• [What the task asks]: Give back every record precisely.
(Beginning of Material for this exercise)
From an optimization exercise on the open Yosys and OpenROAD flow, aimed at small area; shortcuts taken in it are not production practice. In this exercise RTL edits were held to simulation tests only and were not proved equivalent to the original. No activity file was given, so power comes from the tool's default toggle rates. The flow treats the clock pin as an ideal source, which a real chip does not have.

== run A ==
==> flow/design.v (excerpt) <==
module cl_shell_bridge
(
   input  logic                                    clk_main_a0,
   input  logic                                    sync_rst_n,
   input  logic                                    flr_assert,
   input  logic [NUM_STAT_CH-1:0]                  ddr_ready_abd,    
   input  logic                                    ddr_c_ready,
   input  logic [NUM_STAT_CH-1:0]                  host_stat_wr,
   input  logic [NUM_STAT_CH-1:0]                  host_stat_rd,
   input  logic [NUM_STAT_CH-1:0][STAT_ADDR_W-1:0] host_stat_addr,
   input  logic [NUM_STAT_CH-1:0][STAT_DATA_W-1:0] host_stat_wdata,
   input  logic [NUM_STAT_CH-1:0]                  mem_stat_ack,
   input  logic [NUM_STAT_CH-1:0][STAT_INT_W-1:0]  mem_stat_int,
   input  logic [NUM_STAT_CH-1:0][STAT_DATA_W-1:0] mem_stat_rdata,
   output logic                                    flr_done,
   output logic [NUM_DDR-1:0]                      ddr_ready,        
   output logic                                    ddr_rst_n,
   output logic                                    core_rst_n,
   output logic [31:0]                             cl_id0,
   output logic [31:0]                             cl_id1,
   output logic [NUM_STAT_CH-1:0]                  mem_stat_wr,
   output logic [NUM_STAT_CH-1:0]                  mem_stat_rd,
   output logic [NUM_STAT_CH-1:0][STAT_ADDR_W-1:0] mem_stat_addr,
  ...
==> module shell_ctrl, before the edit <==
module shell_ctrl
(
   input  logic                   clk_main_a0,
   input  logic                   sync_rst_n,
   input  logic                   flr_assert,       
   input  logic [NUM_STAT_CH-1:0] ddr_ready_abd,    
   input  logic                   ddr_c_ready,
   output logic                   flr_done,
   output logic [NUM_DDR-1:0]     ddr_ready,        
   output logic                   ddr_rst_n,
   output logic                   core_rst_n,
   output logic                   pipe_valid        
);
   shell_pkg::flr_state_t flr_state;
   shell_pkg::flr_state_t flr_state_nxt;
   logic       flr_assert_q;                        
   always_ff @(posedge clk_main_a0 or negedge sync_rst_n)
   begin
      if (!sync_rst_n)
      begin
         flr_assert_q <= 1'b0;
         flr_state    <= FLR_IDLE;
      end
      else
      begin
         flr_assert_q <= flr_assert;
         flr_state    <= flr_state_nxt;
      end
   end
   always_comb
   begin
      flr_state_nxt = flr_state;
      case (flr_state)
         FLR_IDLE:
            if (flr_assert)
               flr_state_nxt = FLR_ARMED;               
         FLR_ARMED:
            flr_state_nxt = FLR_DONE_HI;                
         FLR_DONE_HI:
            flr_state_nxt = flr_assert_q ? FLR_DONE_LO : FLR_IDLE;
         FLR_DONE_LO:
            flr_state_nxt = flr_assert_q ? FLR_DONE_HI : FLR_IDLE;
         default:
            flr_state_nxt = FLR_IDLE;
      endcase
   end
   assign flr_done = (flr_state == FLR_DONE_HI);
   logic ddr_c_ready_q;                             
   always_ff @(posedge clk_main_a0 or negedge sync_rst_n)
   begin
      if (!sync_rst_n)
         ddr_c_ready_q <= 1'b0;
      else
         ddr_c_ready_q <= ddr_c_ready;
   end
   assign ddr_ready = {ddr_ready_abd[NUM_STAT_CH-1:DDR_C_IDX],
                       ddr_c_ready_q,
                       ddr_ready_abd[DDR_C_IDX-1:0]};
   logic [2:0] rel_cnt;
   logic       rel_done;
   always_ff @(posedge clk_main_a0 or negedge sync_rst_n)
   begin
      if (!sync_rst_n)
      begin
         rel_cnt  <= '0;
         rel_done <= 1'b0;
      end
      else
      begin
         rel_cnt <= rel_cnt + 3'd1;
         if (&rel_cnt)
            rel_done <= 1'b1;
      end
   end
   assign ddr_rst_n  = rel_cnt[2] | rel_done;
   assign core_rst_n = rel_cnt[2] | rel_done;
   assign pipe_valid = rel_done;
endmodule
(End of Material for this exercise)
• [Answer below]:
From an optimization exercise on the open Yosys and OpenROAD flow, aimed at small area; shortcuts taken in it are not production practice. In this exercise RTL edits were held to simulation tests only and were not proved equivalent to the original. No activity file was given, so power comes from the tool's default toggle rates. The flow treats the clock pin as an ideal source, which a real chip does not have.

== run A ==
==> flow/design.v (excerpt) <==
module cl_shell_bridge
(
   input  logic                                    clk_main_a0,
   input  logic                                    sync_rst_n,
   input  logic                                    flr_assert,
   input  logic [NUM_STAT_CH-1:0]                  ddr_ready_abd,    
   input  logic                                    ddr_c_ready,
   input  logic [NUM_STAT_CH-1:0]                  host_stat_wr,
   input  logic [NUM_STAT_CH-1:0]                  host_stat_rd,
   input  logic [NUM_STAT_CH-1:0][STAT_ADDR_W-1:0] host_stat_addr,
   input  logic [NUM_STAT_CH-1:0][STAT_DATA_W-1:0] host_stat_wdata,
   input  logic [NUM_STAT_CH-1:0]                  mem_stat_ack,
   input  logic [NUM_STAT_CH-1:0][STAT_INT_W-1:0]  mem_stat_int,
   input  logic [NUM_STAT_CH-1:0][STAT_DATA_W-1:0] mem_stat_rdata,
   output logic                                    flr_done,
   output logic [NUM_DDR-1:0]                      ddr_ready,        
   output logic                                    ddr_rst_n,
   output logic                                    core_rst_n,
   output logic [31:0]                             cl_id0,
   output logic [31:0]                             cl_id1,
   output logic [NUM_STAT_CH-1:0]                  mem_stat_wr,
   output logic [NUM_STAT_CH-1:0]                  mem_stat_rd,
   output logic [NUM_STAT_CH-1:0][STAT_ADDR_W-1:0] mem_stat_addr,
  ...
==> module shell_ctrl, before the edit <==
module shell_ctrl
(
   input  logic                   clk_main_a0,
   input  logic                   sync_rst_n,
   input  logic                   flr_assert,       
   input  logic [NUM_STAT_CH-1:0] ddr_ready_abd,    
   input  logic                   ddr_c_ready,
   output logic                   flr_done,
   output logic [NUM_DDR-1:0]     ddr_ready,        
   output logic                   ddr_rst_n,
   output logic                   core_rst_n,
   output logic                   pipe_valid        
);
   shell_pkg::flr_state_t flr_state;
   shell_pkg::flr_state_t flr_state_nxt;
   logic       flr_assert_q;                        
   always_ff @(posedge clk_main_a0 or negedge sync_rst_n)
   begin
      if (!sync_rst_n)
      begin
         flr_assert_q <= 1'b0;
         flr_state    <= FLR_IDLE;
      end
      else
      begin
         flr_assert_q <= flr_assert;
         flr_state    <= flr_state_nxt;
      end
   end
   always_comb
   begin
      flr_state_nxt = flr_state;
      case (flr_state)
         FLR_IDLE:
            if (flr_assert)
               flr_state_nxt = FLR_ARMED;               
         FLR_ARMED:
            flr_state_nxt = FLR_DONE_HI;                
         FLR_DONE_HI:
            flr_state_nxt = flr_assert_q ? FLR_DONE_LO : FLR_IDLE;
         FLR_DONE_LO:
            flr_state_nxt = flr_assert_q ? FLR_DONE_HI : FLR_IDLE;
         default:
            flr_state_nxt = FLR_IDLE;
      endcase
   end
   assign flr_done = (flr_state == FLR_DONE_HI);
   logic ddr_c_ready_q;                             
   always_ff @(posedge clk_main_a0 or negedge sync_rst_n)
   begin
      if (!sync_rst_n)
         ddr_c_ready_q <= 1'b0;
      else
         ddr_c_ready_q <= ddr_c_ready;
   end
   assign ddr_ready = {ddr_ready_abd[NUM_STAT_CH-1:DDR_C_IDX],
                       ddr_c_ready_q,
                       ddr_ready_abd[DDR_C_IDX-1:0]};
   logic [2:0] rel_cnt;
   logic       rel_done;
   always_ff @(posedge clk_main_a0 or negedge sync_rst_n)
   begin
      if (!sync_rst_n)
      begin
         rel_cnt  <= '0;
         rel_done <= 1'b0;
      end
      else
      begin
         rel_cnt <= rel_cnt + 3'd1;
         if (&rel_cnt)
            rel_done <= 1'b1;
      end
   end
   assign ddr_rst_n  = rel_cnt[2] | rel_done;
   assign core_rst_n = rel_cnt[2] | rel_done;
   assign pipe_valid = rel_done;
endmodule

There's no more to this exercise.